-
111. Data: 2016-03-09 20:36:22
Temat: Re: USB Power Pack z wbudowanym ogniwem słonecznym
Od: Jarosław Sokołowski <j...@l...waw.pl>
Pan Pszemol napisał:
>> Prócz tego były/są słoiki Wecka, szklane naczynie i pokrywka, oraz gumowa
>> uszczelka, a przy gotowaniu zapinało się to specjalną spinką, taką
>> sprężynką, co lekko dociskała pokrywkę by było szczelnie, a po zagotowaniu
>> i odstawieniu, układ automatycznie zasysał pokrywkę do środka i spinkę
>> można było po krótkim czasie zdjąć. Nominalnie, gumkę się spod pokrywki
>> wyciągało, ale lubiła się zrywać, gdy np. lekko sparciała (szczelność
>> była), toteż już za komuny można było nabyć specjalny, dość prosty
>> przyrząd, na różne rozmiary pokrywek, po uruchomieniu dźwigni plastykowy
>> klin wciskał się między uszczelkę a pokrywkę i otwierał zawartość, zaletą
>> tego była możliwość ponownego użycia uszczelki kilka razy, trzeba tylko
>> było sprawdzić, czy nie pękła.
>
> Mr. Pasteur The King! :-)
W tym przypadku na wspomnienie (lub przekleństwa) w pierwszej kolejności
zasłużył Otto von Guericke.
--
Jarek
-
112. Data: 2016-03-10 14:10:23
Temat: Re: USB Power Pack z wbudowanym ogniwem słonecznym
Od: "Pszemol" <P...@P...com>
"Jarosław Sokołowski" <j...@l...waw.pl> wrote in message
news:slrnne0ulk.5hk.jaros@falcon.lasek.waw.pl...
> Pan Pszemol napisał:
>
>>>>> Bułgarskie też płynne. Taka tam widać wszędzie specyfika. Za to aromat
>>>>> bardzo bardzo bardzo skoncentrowany. Przeważne jest to syrop, w którym
>>>>> pływa coś prześwitującego, ledwie widocznego. To właśnie te płatki.

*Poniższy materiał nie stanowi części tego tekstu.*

What follows belongs to an exercise in optimizing a design on an open flow for small area; a production flow would make more cautious choices. Only simulation tests tie the RTL to the original design; equivalence was not proved. Power and IR drop assume default switching activity.

// touchpad_packet_finger_tracker
module touchpad_packet_finger_tracker (
  input  logic                               clk_i,
  input  logic                               rst_ni,
  input  logic                               s_axis_tvalid_i,
  output logic                               s_axis_tready_o,
  input  logic [tpft_pkg::IN_TDATA_W-1:0]    s_axis_tdata_i,
  output logic                               m_axis_tvalid_o,
  input  logic                               m_axis_tready_i,
  output logic [tpft_pkg::OUT_TDATA_W-1:0]   m_axis_tdata_o,
  output logic [1:0]                         m_axis_tuser_o,
  output logic                               m_axis_tlast_o,
  input  logic                               psel,
  input  logic                               penable,
  input  logic                               pwrite,
  input  logic [tpft_pkg::APB_ADDR_W-1:0]    paddr,
  input  logic [tpft_pkg::APB_DATA_W-1:0]    pwdata,
  output logic [tpft_pkg::APB_DATA_W-1:0]    prdata,
  output logic                               pready
);
  logic [3:0]                 touch_code_q, abs_code_q, rel_code_q;
  logic [15:0]                y_limit_q;
  logic                       reg_wr;
  logic [tpft_pkg::CMD_W-1:0] front_cmd, q_cmd;
  logic                       q_full, q_valid, q_pop;
  assign pready = 1'b1;
  assign reg_wr = psel && penable && pwrite;
  always_ff @(posedge clk_i or negedge rst_ni) begin
    if (!rst_ni) begin
      touch_code_q <= tpft_pkg::TOUCH_CODE_RST;
      abs_code_q   <= tpft_pkg::ABS_CODE_RST;
      rel_code_q   <= tpft_pkg::REL_CODE_RST;
      y_limit_q    <= tpft_pkg::Y_LIMIT_RST;
    end else if (reg_wr) begin
      case (paddr[3:2])
        2'd0: touch_code_q <= pwdata[3:0];
        2'd1: abs_code_q   <= pwdata[3:0];
        2'd2: rel_code_q   <= pwdata[3:0];
        2'd3: y_limit_q    <= pwdata[15:0];
      endcase
    end
  end
  always_comb begin
    case (paddr[3:2])
      2'd0:    prdata = {28'd0, touch_code_q};
      2'd1:    prdata = {28'd0, abs_code_q};
      2'd2:    prdata = {28'd0, rel_code_q};
      default: prdata = {16'd0, y_limit_q};
    endcase
  end
  tpft_front u_front (
    .pkt_i        (s_axis_tdata_i),
    .touch_code_i (touch_code_q),
    .abs_code_i   (abs_code_q),
    .rel_code_i   (rel_code_q),
    .cmd_o        (front_cmd)
  );
  assign s_axis_tready_o = !q_full;
  tpft_queue u_queue (
  ...
==> flow/config.mk <==
export PLATFORM = sky130hd
export DESIGN_NAME = touchpad_packet_finger_tracker
export DESIGN_NICKNAME = touchpad_packet_finger_tracker
export VERILOG_FILES = /design/flow/design.v
export SDC_FILE = /design/flow/constraint.sdc
export NUM_CORES = 4
export LEC_CHECK = 0
export CAP_MARGIN = 20
export CORE_MARGIN = 2
export CORE_UTILIZATION = 65
export CTS_BUF_LIST = sky130_fd_sc_hd__clkbuf_8
export CTS_CLUSTER_DIAMETER = 60
export CTS_CLUSTER_SIZE = 16
export SLEW_MARGIN = 20
==> flow/constraint.sdc <==
create_clock -name core_clock -period 8.0 [get_ports {clk_i}]
set_input_delay 1.6000 -clock core_clock [delete_from_list [all_inputs] [get_ports {clk_i}]]
set_output_delay 1.6000 -clock core_clock [all_outputs]
set_load 0.01 [all_outputs]
standard.sh (not shown) runs the stock make flow with config.mk's settings and CLKGATE_MAP_FILE= SYNTH_SCRIPT=/design/flow/synth_recipe.tcl, a recipe that flattens the netlist after the stock synthesis.
==> flow/flow/run.sh <==
#!/bin/bash
# Standard layout, with the port buffers made from the smallest buffer cell,
# the synthesis buffers removed, and a clock tree without dummy loads.
set -euo pipefail
export BUFFER_PORTS_ARGS="-buffer_cell sky130_fd_sc_hd__buf_1"
export REMOVE_ABC_BUFFERS=1
export CTS_ARGS="-sink_clustering_enable -repair_clock_nets -sink_clustering_size 16 -sink_clustering_max_diameter 60 -buf_list sky130_fd_sc_hd__clkbuf_8 -dont_use_dummy_load"
bash standard.sh > standard.log 2>&1
Rerun with:
==> flow/flow/run.sh (replaced) <==
#!/bin/bash
# Standard layout, with the port buffers made from the smallest buffer cell,
# the synthesis buffers removed, one tie cell per constant, and a clock tree
# without dummy loads.
set -euo pipefail
export BUFFER_PORTS_ARGS="-buffer_cell sky130_fd_sc_hd__buf_1"
export REMOVE_ABC_BUFFERS=1
export SKIP_REPAIR_TIE_FANOUT=1
export CTS_ARGS="-sink_clustering_enable -repair_clock_nets -sink_clustering_size 10 -sink_clustering_max_diameter 40 -buf_list sky130_fd_sc_hd__clkbuf_4 -dont_use_dummy_load"
bash standard.sh > standard.log 2>&1
- ABC_AREA: default -> 1
- CORE_UTILIZATION: 65 -> 75
- CTS_BUF_LIST: sky130_fd_sc_hd__clkbuf_8 -> default
- CTS_CLUSTER_DIAMETER: 60 -> default
- CTS_CLUSTER_SIZE: 16 -> default
=> Design area is lower by 1.0%; hold slack is worse by 0.023 ns; synthesized area hardly moves; sequential share of layout area rose by 0.66 points; via count grows by 14%; worst setup slack gets better by 0.26 ns.
This is an optimization exercise on Yosys and OpenROAD, whose aim is small area, not a production implementation. Function was checked by simulation only, so behaviour that the tests miss may differ from the original.

$ cat design/flow/config.mk
export PLATFORM = sky130hd
export DESIGN_NAME = window_clipped_box_coverage_core
export DESIGN_NICKNAME = window_clipped_box_coverage_core
export VERILOG_FILES = /design/flow/design.v
export SDC_FILE = /design/flow/constraint.sdc
export NUM_CORES = 4
export LEC_CHECK = 0
export CAP_MARGIN = 20
export CORE_MARGIN = 2
export CORE_UTILIZATION = 40
export SLEW_MARGIN = 20
$ cat design/flow/constraint.sdc
create_clock -name core_clock -period 10.0 [get_ports {clk}]
set_input_delay 2.0000 -clock core_clock [delete_from_list [all_inputs] [get_ports {clk}]]
set_output_delay 2.0000 -clock core_clock [all_outputs]
set_load 0.01 [all_outputs]
From an optimization exercise on the open Yosys and OpenROAD flow, aimed at a short achievable clock period and few clock cycles per item; shortcuts taken in it are not production practice. In this exercise RTL edits were held to simulation tests only and were not proved equivalent to the original. Power and IR drop assume default switching activity.

==> flow/design.v <==
module mips_multicycle #(
  parameter int          ADDR_WIDTH = 12,
  parameter logic [31:0] RESET_PC   = 32'h0000_0000,
  parameter int          NUM_REGS   = 32
) (
  input  logic                  clk,
  input  logic                  reset,
  output logic                  mem_req,
  output logic                  mem_we,
  output logic [ADDR_WIDTH-1:0] mem_addr,
  output logic [31:0]           mem_wdata,
  input  logic [31:0]           mem_rdata,
  input  logic                  mem_ready,
  output logic                  halted,
  output logic                  retire_valid,
  output logic [31:0]           retire_pc
);
  localparam int RW    = NUM_REGS > 1 ? $clog2(NUM_REGS) : 1;
  localparam int WA    = ADDR_WIDTH - 2;         
  localparam int CIDX  = 6;                      
  localparam int NC    = 1 << CIDX;              
  localparam int CTAG  = WA - CIDX;              
  localparam int LIMIT = 40;                     
  localparam int NEAR  = 2;                      
  localparam logic [WA-1:0] LIMIT_W = LIMIT;
  localparam logic [WA-1:0] NEAR_W  = NEAR;
  logic                  preq_q, pdat_q, pwe_q;
  logic [ADDR_WIDTH-1:0] paddr_q;
  logic [31:0]           pwdata_q;
  logic [NC-1:0]         cv_q;
  logic [CTAG-1:0]       ctag_q [NC];
  logic [31:0]           cdat_q [NC];
  logic [31:0]           fpc_q;
  logic [WA-1:0]         ppc_q;
  logic [1:0]            iq_cnt_q;
  logic [31:0]           iq0_ir_q, iq0_pc_q, iq1_ir_q, iq1_pc_q;
  logic                  e_valid_q, e_trap_q, e_lw_q, e_sw_q, e_br_q, e_beq_q, e_pred_q;
  logic                  e_use_imm_q, e_sub_q, e_and_q, e_or_q, e_slt_q, e_urs_q, e_urt_q;
  logic [4:0]            e_rs_q, e_rt_q, e_wr_q;
  logic [31:0]           e_pc_q, e_a_q, e_b_q, e_imm_q, e_alt_q;
  logic                  m_valid_q, m_trap_q, m_lw_q, m_mem_q;
  logic [4:0]            m_wr_q;
  logic [31:0]           m_pc_q, m_val_q;
  logic                  w_valid_q, w_trap_q;
  logic [4:0]            w_wr_q;
  logic [31:0]           w_pc_q, w_val_q;
  logic                  stop_q, halting_q, halted_q;
  logic [31:0]           rf_q [NUM_REGS];
  logic hs, pfree, data_hs;
  assign hs      = preq_q & mem_ready;
  assign pfree   = ~preq_q | mem_ready;
  assign data_hs = hs & pdat_q;
  assign mem_req   = preq_q & ~reset;
  assign mem_we    = pwe_q;
  assign mem_addr  = paddr_q;
  assign mem_wdata = pwdata_q;
  assign halted    = halted_q;
  assign retire_valid = w_valid_q & ~w_trap_q;
  assign retire_pc = w_pc_q;
  logic [WA-1:0]   f_w;
  logic [CIDX-1:0] f_idx;
  logic            f_hit, f_infl, f_direct, f_avail, f_need;
  logic [31:0]     f_ir;
  assign f_w      = fpc_q[ADDR_WIDTH-1:2];
  assign f_idx    = f_w[CIDX-1:0];
  assign f_hit    = cv_q[f_idx] && ctag_q[f_idx] == f_w[WA-1:CIDX];
  assign f_infl   = preq_q && !pdat_q && paddr_q[ADDR_WIDTH-1:2] == f_w;
  assign f_direct = f_infl & mem_ready;
  assign f_avail  = f_hit | f_direct;
  assign f_need   = !f_hit && !f_infl;
  assign f_ir     = f_hit ? cdat_q[f_idx] : mem_rdata;
  logic        d_valid;
  logic [5:0]  d_op, d_fn;
  logic [4:0]  d_rs, d_rt, d_rd;
  logic [31:0] d_simm, d_pc4, d_bt, d_jt, d_rs_val, d_rt_val;
  logic        d_r, d_lw, d_sw, d_beq, d_bne, d_addi, d_j, d_legal, d_pred, d_redir_k;
  logic [WA-1:0] d_tw;
  assign d_valid = iq_cnt_q != 2'd0;
  assign d_op   = iq0_ir_q[31:26];
  assign d_rs   = iq0_ir_q[25:21];
  assign d_rt   = iq0_ir_q[20:16];
  assign d_rd   = iq0_ir_q[15:11];
  assign d_fn   = iq0_ir_q[5:0];
  assign d_simm = {{16{iq0_ir_q[15]}}, iq0_ir_q[15:0]};
  assign d_r    = d_op == 6'h00;
  assign d_lw   = d_op == 6'h23;
  assign d_sw   = d_op == 6'h2B;
  assign d_beq  = d_op == 6'h04;
  assign d_bne  = d_op == 6'h05;
  assign d_addi = d_op == 6'h08;
  assign d_j    = d_op == 6'h02;
  assign d_legal = (d_r && (d_fn == 6'h20 || d_fn == 6'h22 || d_fn == 6'h24 || d_fn == 6'h25 || d_fn == 6'h2A))
                 || d_lw || d_sw || d_beq || d_bne || d_addi || d_j;
  assign d_pc4  = iq0_pc_q + 32'd4;
  assign d_bt   = d_pc4 + {d_simm[29:0], 2'b00};
  assign d_jt   = {d_pc4[31:28], iq0_ir_q[25:0], 2'b00};
  assign d_pred = (d_beq && (d_rs == d_rt || iq0_ir_q[15])) || (d_bne && d_rs != d_rt && iq0_ir_q[15]);
  assign d_redir_k = d_j || d_pred;
  assign d_tw   = d_j ? iq0_ir_q[WA-1:0] : iq0_pc_q[ADDR_WIDTH-1:2] + 1'b1 + d_simm[WA-1:0];
  logic w_we;
  assign w_we = w_valid_q && !w_trap_q && w_wr_q != 5'd0;
  assign d_rs_val = (d_rs == 5'd0 || {27'b0, d_rs} >= NUM_REGS) ? 32'h0 :
                    (w_we && w_wr_q == d_rs) ? w_val_q : rf_q[d_rs[RW-1:0]];
  assign d_rt_val = (d_rt == 5'd0 || {27'b0, d_rt} >= NUM_REGS) ? 32'h0 :
                    (w_we && w_wr_q == d_rt) ? w_val_q : rf_q[d_rt[RW-1:0]];
  logic [31:0] e_fa, e_fb, e_opb, e_sum, e_res;
  logic [ADDR_WIDTH-1:0] e_ea;
  logic        e_mem, e_mis, e_ld_haz, m_busy, e_adv, e_accept, e_taken, e_redirect, e_mis_adv;
  logic        e_slt_v;
  assign e_fa = (m_valid_q && !m_lw_q && m_wr_q != 5'd0 && m_wr_q == e_rs_q) ? m_val_q :
                (w_we && w_wr_q == e_rs_q) ? w_val_q : e_a_q;
  assign e_fb = (m_valid_q && !m_lw_q && m_wr_q != 5'd0 && m_wr_q == e_rt_q) ? m_val_q :
                (w_we && w_wr_q == e_rt_q) ? w_val_q : e_b_q;
  assign e_opb = e_use_imm_q ? e_imm_q : e_fb;
  assign e_sum = e_fa + (e_sub_q ? ~e_opb : e_opb) + {31'b0, e_sub_q};
  assign e_slt_v = (e_fa[31] != e_fb[31]) ? e_fa[31] : e_sum[31];
  assign e_res = e_and_q ? (e_fa & e_fb) :
                 e_or_q  ? (e_fa | e_fb) :
                 e_slt_q ? {31'b0, e_slt_v} : e_sum;
  assign e_ea  = e_fa[ADDR_WIDTH-1:0] + e_imm_q[ADDR_WIDTH-1:0];
  assign e_mem = e_lw_q | e_sw_q;
  assign e_mis = e_mem && e_ea[1:0] != 2'b00;
  assign e_ld_haz = m_valid_q && m_lw_q && m_wr_q != 5'd0 &&
                    ((e_urs_q && m_wr_q == e_rs_q) || (e_urt_q && m_wr_q == e_rt_q));
  assign m_busy = m_valid_q && m_mem_q && !data_hs;
  assign e_adv  = e_valid_q && !m_busy && !e_ld_haz && (!e_mem || e_mis || pfree);
  assign e_accept = !e_valid_q || e_adv;
  assign e_taken  = e_beq_q ? (e_fa == e_fb) : (e_fa != e_fb);
  assign e_redirect = e_adv && e_br_q && (e_taken != e_pred_q);
  assign e_mis_adv  = e_adv && e_mis;
  logic issue_data;
  assign issue_data = e_adv && e_mem && !e_mis;
  logic d_adv, d_redirect, d_trap_adv, iq_flush, push;
  assign d_adv      = d_valid && e_accept && !stop_q && !halting_q;
  assign d_redirect = d_adv && d_redir_k;
  assign d_trap_adv = d_adv && !d_legal;
  assign iq_flush   = e_redirect || e_mis_adv || d_redirect || d_trap_adv;
  assign push       = f_avail && iq_cnt_q != 2'd2 && !stop_q && !halting_q;
  logic [CIDX-1:0] p_idx;
  logic            p_hit, p_infl, in_win, pnear, memop_soon, want_fill, issue_fill, skip;
  logic [WA-1:0]   pdist, cand;
  assign p_idx  = ppc_q[CIDX-1:0];
  assign p_hit  = cv_q[p_idx] && ctag_q[p_idx] == ppc_q[WA-1:CIDX];
  assign p_infl = preq_q && !pdat_q && paddr_q[ADDR_WIDTH-1:2] == ppc_q;
  assign pdist   = ppc_q - f_w;
  assign in_win = pdist < LIMIT_W;
  assign pnear   = pdist < NEAR_W;
  assign memop_soon = (iq_cnt_q != 2'd0 && (iq0_ir_q[31:26] == 6'h23 || iq0_ir_q[31:26] == 6'h2B)) ||
                      (iq_cnt_q == 2'd2 && (iq1_ir_q[31:26] == 6'h23 || iq1_ir_q[31:26] == 6'h2B)) ||
                      (e_valid_q && e_mem);
  assign cand      = f_need ? f_w : ppc_q;
  assign skip      = !f_need && in_win && (p_hit || p_infl);
  assign want_fill = !stop_q && !halting_q &&
                     (f_need || (in_win && !p_hit && !p_infl && (pnear || !memop_soon)));
  assign issue_fill = pfree && want_fill && !issue_data;
  logic [WA-1:0] ppc_n, redir_w;
  logic          redir_any, keep;
  assign ppc_n     = f_need ? (issue_fill ? f_w + 1'b1 : f_w) :
                     (skip || issue_fill) ? ppc_q + 1'b1 : ppc_q;
  assign redir_any = e_redirect || d_redirect;
  assign redir_w   = e_redirect ? e_alt_q[ADDR_WIDTH-1:2] : d_tw;
  assign keep      = (ppc_q - redir_w) < LIMIT_W;
  always_ff @(posedge clk) begin
    if (hs && !pdat_q) begin
      cdat_q[paddr_q[CIDX+1:2]] <= mem_rdata;
      ctag_q[paddr_q[CIDX+1:2]] <= paddr_q[ADDR_WIDTH-1:CIDX+2];
    end
    if (push) begin
      if (iq_cnt_q == 2'd0 || (iq_cnt_q == 2'd1 && d_adv)) begin
        iq0_ir_q <= f_ir;
        iq0_pc_q <= fpc_q;
      end else begin
        iq1_ir_q <= f_ir;
        iq1_pc_q <= fpc_q;
      end
    end
    if (iq_cnt_q == 2'd2 && d_adv) begin
      iq0_ir_q <= iq1_ir_q;
      iq0_pc_q <= iq1_pc_q;
    end
    if (d_adv) begin
      e_trap_q    <= !d_legal;
      e_lw_q      <= d_lw;
      e_sw_q      <= d_sw;
      e_br_q      <= d_beq | d_bne;
      e_beq_q     <= d_beq;
      e_pred_q    <= d_pred;
      e_use_imm_q <= !d_r;
      e_sub_q     <= d_r && (d_fn == 6'h22 || d_fn == 6'h2A);
      e_and_q     <= d_r && d_fn == 6'h24;
      e_or_q      <= d_r && d_fn == 6'h25;
      e_slt_q     <= d_r && d_fn == 6'h2A;
      e_urs_q     <= !d_j;
      e_urt_q     <= d_r || d_sw || d_beq || d_bne;
      e_rs_q      <= d_rs;
      e_rt_q      <= d_rt;
      e_wr_q      <= !d_legal ? 5'd0 : d_r ? d_rd : (d_addi || d_lw) ? d_rt : 5'd0;
      e_pc_q      <= iq0_pc_q;
      e_a_q       <= d_rs_val;
      e_b_q       <= d_rt_val;
      e_imm_q     <= d_simm;
      e_alt_q     <= d_pred ? d_pc4 : d_bt;
    end else begin
      e_a_q <= e_fa;
      e_b_q <= e_fb;
    end
    if (e_adv) begin
      m_trap_q <= e_trap_q | e_mis;
      m_lw_q   <= e_lw_q & !e_mis;
      m_mem_q  <= e_mem & !e_mis;
      m_wr_q   <= e_mis ? 5'd0 : e_wr_q;
      m_pc_q   <= e_pc_q;
      m_val_q  <= e_res;
    end
    if (issue_data) begin
      pwe_q    <= e_sw_q;
      paddr_q  <= {e_ea[ADDR_WIDTH-1:2], 2'b00};
      pwdata_q <= e_fb;
    end else if (issue_fill) begin
      pwe_q    <= 1'b0;
      paddr_q  <= {cand, 2'b00};
    end
    w_wr_q  <= m_wr_q;
    w_pc_q  <= m_pc_q;
    w_trap_q <= m_trap_q;
    w_val_q <= m_lw_q ? mem_rdata : m_val_q;
    if (reset) begin
      preq_q    <= 1'b0;
      pdat_q    <= 1'b0;
      cv_q      <= '0;
      fpc_q     <= RESET_PC;
      ppc_q     <= RESET_PC[ADDR_WIDTH-1:2];
      iq_cnt_q  <= 2'd0;
      e_valid_q <= 1'b0;
      m_valid_q <= 1'b0;
      w_valid_q <= 1'b0;
      stop_q    <= 1'b0;
      halting_q <= 1'b0;
      halted_q  <= 1'b0;
      for (int i = 0; i < NUM_REGS; i++) rf_q[i] <= '0;
    end else begin
      if (issue_data || issue_fill) begin
        preq_q <= 1'b1;
        pdat_q <= issue_data;
      end else if (hs) preq_q <= 1'b0;
      if (hs && !pdat_q) begin
        cv_q[paddr_q[CIDX+1:2]] <= 1'b1;
      end
      if (e_redirect) fpc_q <= e_alt_q;
      else if (d_redirect) fpc_q <= d_bt & {32{!d_j}} | d_jt & {32{d_j}};
      else if (push) fpc_q <= fpc_q + 32'd4;
      if (iq_flush) iq_cnt_q <= 2'd0;
      else iq_cnt_q <= iq_cnt_q + {1'b0, push} - {1'b0, d_adv};
      if (redir_any) ppc_q <= !keep ? redir_w : f_need ? ppc_q : ppc_n;
      else ppc_q <= ppc_n;
      e_valid_q <= (e_valid_q && !e_adv) || (d_adv && !e_redirect && !e_mis_adv);
      m_valid_q <= (m_valid_q && m_busy) || e_adv;
      w_valid_q <= m_valid_q && !m_busy;
      if (w_we && {27'b0, w_wr_q} < NUM_REGS) rf_q[w_wr_q[RW-1:0]] <= w_val_q;
      stop_q    <= !e_redirect && (stop_q || d_trap_adv || e_mis_adv);
      if (w_valid_q && w_trap_q) halting_q <= 1'b1;
      if (halting_q && !preq_q) halted_q <= 1'b1;
    end
  end
endmodule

>>>>> Kompilowane w Polsce mają w słoiku dużo płatków zzipowanych z dużym
>>>>> współczynnikiem kompresji. Nie pachą przez to silniej, raczej słabiej.
>>>>
>>>> Dokładnie. Na ogół mieszam różę z powidłami śliwkowymi, by nie było
>>>> zbyt
>>>> intensywne i nie dyfundowało przez ścianki ciasta.
>>>
>>> W przypadku ciasta o dużym przewodnictwie dziurowym może to być istotny
>>> problem. Nie występuje on przy wykorzystywaniu tylo w celu
>>> domieszkowania.
>>
>> Pączki z różą w postaci stałej konfitury (nie płynnej) są wyśmienite.
>
> W postaci stałej jest marmolada. Wersja z różą też jest znana i też dobra.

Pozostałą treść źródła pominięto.